This is a first for The GFE Boudoir blog. Which is a huge shocker to me but for some reason over the years, I have never blogged a session with multiple women. Yet, we get friends who come in together all the time. Sharing that you are having your own boudoir shoot is strictly off limits for some gals and that is just fine. For some women they feel more secure having her friend there to support her. Either way works for me but I do have some rules for your friend.

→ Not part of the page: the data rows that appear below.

==> src/flag_if.sv <==
`timescale 1ns/100ps
interface flag_if;
  logic n;
  logic z;
  logic v;
  logic c;
  bjc_pkg::cond_t cond;
  logic taken;
  modport eval (input n, z, v, c, cond, output taken);
  modport user (output n, z, v, c, cond, input taken);
endinterface : flag_if

==> src/branch_jump_control.sv <==
`timescale 1ns/100ps
module branch_jump_control (
  input wire logic clk,
  input wire logic rst_b,
  input wire logic ce,
  input wire logic start,
  input wire bjc_pkg::op_t op,
  input wire bjc_pkg::cond_t cond,
  input wire logic [7:0] disp,
  input wire logic [15:0] abs_addr,
  input wire logic [7:0] mem_addr,
  input wire logic [15:0] reg_value,
  input wire logic [3:0] ccr_nzvc,
  input wire logic [15:0] mem_rdata,
  output logic [15:0] pc,
  output logic [15:0] sp,
  output logic mem_rd,
  output logic [15:0] mem_addr_out,
  output logic mem_wr,
  output logic [15:0] mem_wdata,
  output logic busy,
  output logic done
);
  import bjc_pkg::*;

  // ------------------------------------------------------------
  // Condition evaluation
  // ------------------------------------------------------------
  // Combinational; its answer only counts at the take edge
  flag_if fl ();
  cond_eval u_eval (.fl(fl));

  logic [3:0] flags;
  op_t cur_op;
  logic [7:0] cur_disp;
  logic [15:0] cur_abs;
  logic [7:0] cur_maddr;
  logic [15:0] cur_reg;
  logic [3:0] cnt;
  logic [3:0] len;
  logic taken_q;

  typedef enum logic [0:0] {IDLE, EXEC} state_t;
  state_t state;

  // RL9 flags sampled at start
  assign fl.n = flags[3];
  assign fl.z = flags[2];
  assign fl.v = flags[1];
  assign fl.c = flags[0];
  assign fl.cond = cond;

  function automatic logic [15:0] rel_target(input logic [15:0] p,
                                             input logic [7:0] d);
    // Displacement is relative to the following instruction
    rel_target = p + INSN_STEP + {{8{d[7]}}, d};
  endfunction : rel_target

  // State count per operation; the sequencer stops when it is reached
  function automatic logic [3:0] op_len(input op_t o);
    case (o)
      // RL1 branch states
      OP_BRANCH: op_len = 4'(BRANCH_STATES);
      // RL3 register jump states
      OP_JMP_REG: op_len = 4'(JMP_REG_STATES);
      // RL4 absolute jump states
      OP_JMP_ABS: op_len = 4'(JMP_ABS_STATES);
      // RL5 memory jump states
      OP_JMP_MEM: op_len = 4'(JMP_MEM_STATES);
      // RL6 call states
      OP_CALL: op_len = 4'(CALL_STATES);
      default: op_len = 4'(BRANCH_STATES);
    endcase
  endfunction : op_len

  assign flags = ccr_nzvc;

  // ------------------------------------------------------------
  // State decoding shared by the update processes
  // ------------------------------------------------------------
  // Memory traffic sits in one fixed state, well before the last one,
  // so the push or fetch never collides with the pc update.
  function automatic logic in_access(input state_t s,
                                     input logic [3:0] c);
    in_access = (s == EXEC) && (c == 4'(ACCESS_STATE));
  endfunction : in_access

  function automatic logic in_last(input state_t s,
                                   input logic [3:0] c,
                                   input logic [3:0] l);
    in_last = (s == EXEC) && (c == l);
  endfunction : in_last

  logic access_now;
  logic last_now;

  assign access_now = in_access(state, cnt);
  assign last_now = in_last(state, cnt, len);

  // ------------------------------------------------------------
  // Sequencing
  // ------------------------------------------------------------
  always_ff @(posedge clk) begin
    if (!rst_b) begin
      state <= IDLE;
      cnt <= 4'h0;
      len <= 4'h0;
      busy <= 1'b0;
      done <= 1'b0;
      cur_op <= OP_BRANCH;
      cur_disp <= 8'h00;
      cur_abs <= 16'h0000;
      cur_maddr <= 8'h00;
      cur_reg <= 16'h0000;
      taken_q <= 1'b0;
    end else if (ce) begin
      done <= 1'b0;
      case (state)
        IDLE: begin
          // A request while busy never reaches here and is simply lost
          if (start) begin
            state <= EXEC;
            busy <= 1'b1;
            cnt <= 4'h1;
            len <= op_len(op);
            // Operands are latched so the requester may change them at once
            cur_op <= op;
            cur_disp <= disp;
            cur_abs <= abs_addr;
            cur_maddr <= mem_addr;
            cur_reg <= reg_value;
            taken_q <= fl.taken;
          end
        end
        EXEC: begin
          // The longest sequence is 8 states, inside the 4-bit counter
          cnt <= cnt + 4'h1;
          if (last_now) begin
            state <= IDLE;
            busy <= 1'b0;
            done <= 1'b1;
          end
        end
        default: state <= IDLE;
      endcase
    end
  end

  // ------------------------------------------------------------
  // Memory port: indirect word fetch and return address push
  // ------------------------------------------------------------
  always_ff @(posedge clk) begin
    if (!rst_b) begin
      mem_rd <= 1'b0;
      mem_wr <= 1'b0;
      mem_addr_out <= 16'h0000;
      mem_wdata <= 16'h0000;
    end else if (ce) begin
      mem_rd <= 1'b0;
      mem_wr <= 1'b0;
      // Address and data stand until the next access for a slow memory
      if (access_now) begin
        if (cur_op == OP_JMP_MEM) begin
          // RL5 indirect read
          mem_rd <= 1'b1;
          mem_addr_out <= {8'h00, cur_maddr};
        end else if (cur_op == OP_CALL) begin
          // RL6 push return address
          mem_wr <= 1'b1;
          mem_addr_out <= sp - SP_STEP;
          mem_wdata <= pc + INSN_STEP;
        end
      end
    end
  end

  // ------------------------------------------------------------
  // Stack pointer
  // ------------------------------------------------------------
  always_ff @(posedge clk) begin
    if (!rst_b) begin
      sp <= SP_RESET;
    end else if (ce) begin
      // Moves in the push state, so the written address is the new top
      // RL6 stack decrement
      if (access_now && cur_op == OP_CALL) begin
        sp <= sp - SP_STEP;
      end
    end
  end

  // ------------------------------------------------------------
  // Program counter, updated on the last state
  // ------------------------------------------------------------
  // Memory data is sampled on the last state, so the read latency may be
  // up to several cycles without extra handshaking.
  always_ff @(posedge clk) begin
    if (!rst_b) begin
      pc <= PC_RESET;
    end else if (ce && last_now) begin
      case (cur_op)
        OP_BRANCH: begin
          // RL7 taken or next
          // RL9 untaken continues
          if (taken_q) begin
            pc <= rel_target(pc, cur_disp);
          end else begin
            pc <= pc + INSN_STEP;
          end
        end
        // RL3 register target
        OP_JMP_REG: pc <= cur_reg;
        // RL4 absolute target
        OP_JMP_ABS: pc <= cur_abs;
        // RL5 loaded word
        OP_JMP_MEM: pc <= mem_rdata;
        // RL6 relative call
        OP_CALL: pc <= rel_target(pc, cur_disp);
        default: pc <= pc;
      endcase
    end
  end
endmodule : branch_jump_control

==> src/cond_eval.sv <==
`timescale 1ns/100ps
module cond_eval (
  flag_if.eval fl
);
  import bjc_pkg::*;
  always_comb begin
    case (fl.cond)
      // RL7 always and never
      COND_ALWAYS: fl.taken = 1'b1;
      COND_NEVER: fl.taken = 1'b0;
      // RL8 carry or zero
      COND_HI: fl.taken = ~(fl.c | fl.z);
      COND_LS: fl.taken = fl.c | fl.z;
      COND_CC: fl.taken = ~fl.c;
      COND_CS: fl.taken = fl.c;
      COND_NE: fl.taken = ~fl.z;
      COND_EQ: fl.taken = fl.z;
      // RL2 single flag tests
      COND_VC: fl.taken = ~fl.v;
      COND_VS: fl.taken = fl.v;
      COND_PL: fl.taken = ~fl.n;
      COND_MI: fl.taken = fl.n;
      // RL1 signed compare
      COND_GE: fl.taken = ~(fl.n ^ fl.v);
      COND_LT: fl.taken = fl.n ^ fl.v;
      // RL2 signed greater
      COND_GT: fl.taken = ~(fl.z | (fl.n ^ fl.v));
      COND_LE: fl.taken = fl.z | (fl.n ^ fl.v);
      default: fl.taken = 1'b0;
    endcase
  end
endmodule : cond_eval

This beautiful pair both wanted shoots and it seemed logical for them to come in on the same day. This is the ultimate! You can shop together, prep together and get excited together. This is something they will look back on as something they had a blast doing together, which is what friendship is, enjoying as much as your life as you can with your best loves. On their shoot day, they decided who would go into styling first, as this is the first client to be photographed. The second woman is in styling while the first is being shot so you don't have the pressure of feeling like you are being watched; if that scares you. The first client almost always asks her friend if it is ok if she is in the shooting area while she is being photographed. There is coffee shop right downstairs, you can go grab a drink and a cookie and come back up and get cozy under blankets on one of the sofas while your friend is being shot, if either of you feel uncomfortable with extra eyes on you. You can do this together but never really see one another if that is too much. Some girlfriends have traded off days, where they come to support one another but have their own shoot on a separate day. That works too!
Some things to considerate if you think you want to bring your bestie along!

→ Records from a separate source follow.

==> src/crc_if.sv <==
// Purpose: Carries one CRC step between handler and engine
// Assumes: Combinational engine
// Notes: One byte per step
interface crc_if;
	logic [15:0] crc;
	logic [7:0] data;
	logic [15:0] next;
	modport engine(input crc, input data, output next);
	modport user(output crc, output data, input next);
endinterface

==> src/crc16_step.sv <==
// Purpose: One byte of CRC-16, most significant bit first
// Assumes: Polynomial from the map header
// Notes: Purely combinational
`include "touch_key_map.svh"
module crc16_step (
	crc_if.engine port
);
	always_comb begin
		logic [15:0] c;
		c = port.crc;
		for (int i = 7; i >= 0; i--) begin
			if (c[15] ^ port.data[i]) begin
				c = {c[14:0], 1'b0} ^ `CRC_POLY;
			end else begin
				c = {c[14:0], 1'b0};
			end
		end
		port.next = c;
	end
endmodule

==> src/touch_key_command_handler.sv <==
// Purpose: Host byte command handler for a 48-key touch matrix
// Assumes: Byte stream already deserialised; key data on same clock
// Notes: Commands arriving during a reply are held off by rx_ready
`include "touch_key_map.svh"
// What this block does
// - Sleep command: sleep at scan end if allowed
// - Sleep acknowledged with inverted command byte
// - Asleep: wake input triggers scan, then sleep
// - Any other valid command cancels sleep
// - Data command returns signal, reference, integrator
// - Two-byte values go low byte first
// - Data and status replies end with CRC-16
// - Status command returns one key status byte
// - Status bits 7-5 zero, gain fault, detect
// - Status bits below-limit, calibrating, calibration failed
// - Calibrate only after two identical sends within 110ms
// - Calibration runs in Run mode, own timeslot
// - Scheduled calibration acknowledged with inverted byte
// - Setup block of 350 bytes stored in array
module touch_key_command_handler #(
	parameter int unsigned CAL_WINDOW_CYC = `CAL_WINDOW_MS * `CLK_KHZ
) (
	input wire logic core_clk,
	input wire logic rst_n,
	input wire logic rx_valid,
	input wire logic [7:0] rx_byte,
	output logic rx_ready,
	output logic tx_valid,
	output logic [7:0] tx_byte,
	input wire logic tx_ready,
	output touch_key_pkg::key_idx_t key_sel,
	input wire logic [15:0] key_signal,
	input wire logic [15:0] key_reference,
	input wire logic [7:0] normal_integrator_count,
	input wire logic key_gain_fault_test,
	input wire logic key_detect,
	input wire logic key_below_lower_signal_limit,
	input wire logic key_calibrating,
	input wire logic key_cal_failed,
	input wire logic sleep_enable_cfg,
	input wire logic key_activity,
	input wire logic scan_end,
	input wire logic wake_pin,
	output logic sleep_active,
	output logic wake_scan,
	input wire logic run_mode,
	input wire logic slot_valid,
	input wire touch_key_pkg::key_idx_t slot_key,
	output logic cal_start,
	output touch_key_pkg::key_idx_t cal_key,
	input wire logic setup_valid,
	input wire logic [7:0] setup_byte,
	output logic nv_wr,
	output logic [8:0] nv_addr,
	output logic [7:0] nv_data,
	output logic setup_full,
	output logic reload_pending
);
	import touch_key_pkg::*;

	localparam logic [24:0] CAL_LIMIT = 25'(CAL_WINDOW_CYC);

	crc_if crc_bus ();
	crc16_step u_crc (
		.port(crc_bus.engine)
	);

	resp_state_t state, next_state;
	resp_kind_t kind, next_kind;
	logic [7:0] cmd, next_cmd;
	logic [7:0] resp [5];
	logic [7:0] next_resp [5];
	logic [2:0] dlen, next_dlen, pos, next_pos;
	logic with_crc, next_with_crc;
	logic [15:0] crc, next_crc;
	logic [7:0] next_tx_byte;
	key_idx_t next_key_sel;
	logic sleep_armed, next_sleep_armed, next_sleep_active, next_wake_scan;
	logic [2:0] wake_sync;
	logic wake_lvl, next_wake_lvl;
	logic cal_arm, next_cal_arm, cal_pend, next_cal_pend, next_cal_start;
	key_idx_t arm_key, next_arm_key, next_cal_key;
	logic [24:0] cal_timer, next_cal_timer;
	logic [8:0] setup_count, next_setup_count;
	logic next_nv_wr, next_setup_full, next_reload_pending;
	logic [8:0] next_nv_addr;
	logic [7:0] next_nv_data;
	logic rx_take, tx_take, idx_ok, is_sleep, is_keyed, wake_rise;
	logic [2:0] last_pos, npos;
	logic [1:0] cls;

	assign rx_ready = (state == ST_IDLE);
	assign tx_valid = (state == ST_SEND);
	assign rx_take = rx_valid && rx_ready;
	assign tx_take = tx_valid && tx_ready;
	assign cls = rx_byte[7:6];
	assign idx_ok = (rx_byte[5:0] <= `KEY_LAST);
	assign is_sleep = (rx_byte == `CMD_SLEEP);
	assign is_keyed = (cls != `CLASS_NONE) && idx_ok;
	assign last_pos = with_crc ? dlen + 3'h1 : dlen - 3'h1;
	assign npos = pos + 3'h1;
	// Change counts once second and third stage agree
	assign wake_rise = (wake_sync[1] == wake_sync[2]) && wake_sync[2]
		&& !wake_lvl;
	// Command byte is folded in at accept, replies while sending
	assign crc_bus.crc = (state == ST_SEND) ? crc : `CRC_INIT;
	assign crc_bus.data = (state == ST_SEND) ? tx_byte : rx_byte;

	always_comb begin
		next_state = state;
		next_kind = kind;
		next_cmd = cmd;
		next_resp = resp;
		next_dlen = dlen;
		next_pos = pos;
		next_with_crc = with_crc;
		next_crc = crc;
		next_tx_byte = tx_byte;
		next_key_sel = key_sel;
		next_sleep_armed = sleep_armed;
		next_sleep_active = sleep_active;
		next_wake_scan = 1'b0;
		next_wake_lvl = wake_lvl;
		next_cal_arm = cal_arm;
		next_arm_key = arm_key;
		next_cal_timer = cal_timer;
		next_cal_pend = cal_pend;
		next_cal_key = cal_key;
		next_cal_start = 1'b0;
		next_setup_count = setup_count;
		next_nv_wr = 1'b0;
		next_nv_addr = nv_addr;
		next_nv_data = nv_data;
		next_setup_full = setup_full;
		next_reload_pending = reload_pending;

		// Double-send window; expiry drops the first send
		if (cal_arm) begin
			if (cal_timer >= CAL_LIMIT) begin
				next_cal_arm = 1'b0;
			end else begin
				next_cal_timer = cal_timer + 25'h1;
			end
		end

		// Sleep sequencing
		if (wake_sync[1] == wake_sync[2]) begin
			next_wake_lvl = wake_sync[2];
		end
		if (sleep_active && wake_rise) begin
			next_sleep_active = 1'b0;
			next_wake_scan = 1'b1;
		end else if (!sleep_active && scan_end && sleep_armed
			&& sleep_enable_cfg && !key_activity) begin
			next_sleep_active = 1'b1;
		end

		// Calibration waits for its own key's timeslot
		if (cal_pend && slot_valid && slot_key == cal_key) begin
			next_cal_pend = 1'b0;
			next_cal_start = 1'b1;
		end

		unique case (state)
			ST_IDLE: begin
				if (rx_take) begin
					next_cmd = rx_byte;
					next_key_sel = rx_byte[5:0];
					next_crc = crc_bus.next;
					// Anything but a matching repeat breaks the pair
					if (!(cls == `CLASS_CAL && idx_ok)) begin
						next_cal_arm = 1'b0;
					end
					if (is_sleep) begin
						next_sleep_armed = 1'b1;
						next_kind = RESP_ACK;
						next_state = ST_LOAD;
					end else if (is_keyed) begin
						next_sleep_armed = 1'b0;
						next_sleep_active = 1'b0;
						if (cls == `CLASS_DATA) begin
							next_kind = RESP_DATA;
							next_state = ST_LOAD;
						end else if (cls == `CLASS_STATUS) begin
							next_kind = RESP_STATUS;
							next_state = ST_LOAD;
						end else if (!run_mode) begin
							next_cal_arm = 1'b0;
						end else if (cal_arm && cal_timer < CAL_LIMIT
							&& arm_key == rx_byte[5:0]) begin
							next_cal_arm = 1'b0;
							next_cal_pend = 1'b1;
							next_cal_key = rx_byte[5:0];
							next_kind = RESP_ACK;
							next_state = ST_LOAD;
						end else begin
							next_cal_arm = 1'b1;
							next_arm_key = rx_byte[5:0];
							next_cal_timer = 25'h0;
						end
					end
				end
			end
			ST_LOAD: begin
				next_pos = 3'h0;
				next_state = ST_SEND;
				unique case (kind)
					RESP_DATA: begin
						next_resp[0] = key_signal[7:0];
						next_resp[1] = key_signal[15:8];
						next_resp[2] = key_reference[7:0];
						next_resp[3] = key_reference[15:8];
						next_resp[4] = normal_integrator_count;
						next_dlen = `DATA_LEN;
						next_with_crc = 1'b1;
					end
					RESP_STATUS: begin
						next_resp[0] = 8'h00;
						next_resp[0][`ST_GAIN_FAULT] = key_gain_fault_test;
						next_resp[0][`ST_DETECT] = key_detect;
						next_resp[0][`ST_BELOW_LIMIT] =
							key_below_lower_signal_limit;
						next_resp[0][`ST_CALIBRATING] = key_calibrating;
						next_resp[0][`ST_CAL_FAILED] = key_cal_failed;
						next_dlen = `ONE_LEN;
						next_with_crc = 1'b1;
					end
					RESP_ACK: begin
						next_resp[0] = ~cmd;
						next_dlen = `ONE_LEN;
						next_with_crc = 1'b0;
					end
				endcase
				next_tx_byte = next_resp[0];
			end
			ST_SEND: begin
				if (tx_take) begin
					if (pos == last_pos) begin
						next_state = ST_IDLE;
					end else begin
						next_pos = npos;
						if (pos < dlen) begin
							next_crc = crc_bus.next;
						end
						if (npos < dlen) begin
							next_tx_byte = resp[npos];
						end else if (npos == dlen) begin
							next_tx_byte = crc_bus.next[7:0];
						end else begin
							next_tx_byte = crc[15:8];
						end
					end
				end
			end
		endcase

		// Setup block intake; excess bytes are dropped
		if (setup_valid && !setup_full) begin
			next_nv_wr = 1'b1;
			next_nv_addr = setup_count;
			next_nv_data = setup_byte;
			next_setup_count = setup_count + 9'h1;
			if (setup_count + 9'h1 == `SETUP_LEN) begin
				next_setup_full = 1'b1;
				next_reload_pending = 1'b1;
			end
		end
	end

	always_ff @(posedge core_clk or negedge rst_n) begin
		if (!rst_n) begin
			state <= ST_IDLE;
			kind <= RESP_ACK;
			cmd <= 8'h00;
			resp <= '{default: 8'h00};
			dlen <= 3'h0;
			pos <= 3'h0;
			with_crc <= 1'b0;
			crc <= `CRC_INIT;
			tx_byte <= 8'h00;
			key_sel <= 6'h00;
			sleep_armed <= 1'b0;
			sleep_active <= 1'b0;
			wake_scan <= 1'b0;
			wake_sync <= 3'h0;
			wake_lvl <= 1'b0;
			cal_arm <= 1'b0;
			arm_key <= 6'h00;
			cal_timer <= 25'h0;
			cal_pend <= 1'b0;
			cal_key <= 6'h00;
			cal_start <= 1'b0;
			setup_count <= 9'h000;
			nv_wr <= 1'b0;
			nv_addr <= 9'h000;
			nv_data <= 8'h00;
			setup_full <= 1'b0;
			reload_pending <= 1'b0;
		end else begin
			state <= next_state;
			kind <= next_kind;
			cmd <= next_cmd;
			resp <= next_resp;
			dlen <= next_dlen;
			pos <= next_pos;
			with_crc <= next_with_crc;
			crc <= next_crc;
			tx_byte <= next_tx_byte;
			key_sel <= next_key_sel;
			sleep_armed <= next_sleep_armed;
			sleep_active <= next_sleep_active;
			wake_scan <= next_wake_scan;
			wake_sync <= {wake_sync[1:0], wake_pin};
			wake_lvl <= next_wake_lvl;
			cal_arm <= next_cal_arm;
			arm_key <= next_arm_key;
			cal_timer <= next_cal_timer;
			cal_pend <= next_cal_pend;
			cal_key <= next_cal_key;
			cal_start <= next_cal_start;
			setup_count <= next_setup_count;
			nv_wr <= next_nv_wr;
			nv_addr <= next_nv_addr;
			nv_data <= next_nv_data;
			setup_full <= next_setup_full;
			reload_pending <= next_reload_pending;
		end
	end
endmodule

A. She must be a cheerleader. No Debbie Downers or Negative Nancys. Some best friends bicker like old married couples and if your friend might ruin your vibe, or mine, best to leave her at home.
B. I don't care if she has been shot by another photographer. All photographers work differently and the experience she had must not have been all that rad if you are here with me, so if she wants to say, "My photographer did this...." she could be asked to leave. It just isn't helpful. It will make you anxious. Basically, it is like going on a date and talking about your ex. So,.....
C. Is she supportive? Honestly supportive? Does she get excited for you when good things happen? Is she helpful when you need it? Would having her around make this experience even better for you?
I love when best friends come in together who are really excited to be there and really excited to do this along side their friends. I have asked just a few girls to step out, but these are the friends that come as pure support and aren't both being photographed on the same day. If you are both having your boudoir shoot that day, this will be one of your best memories together!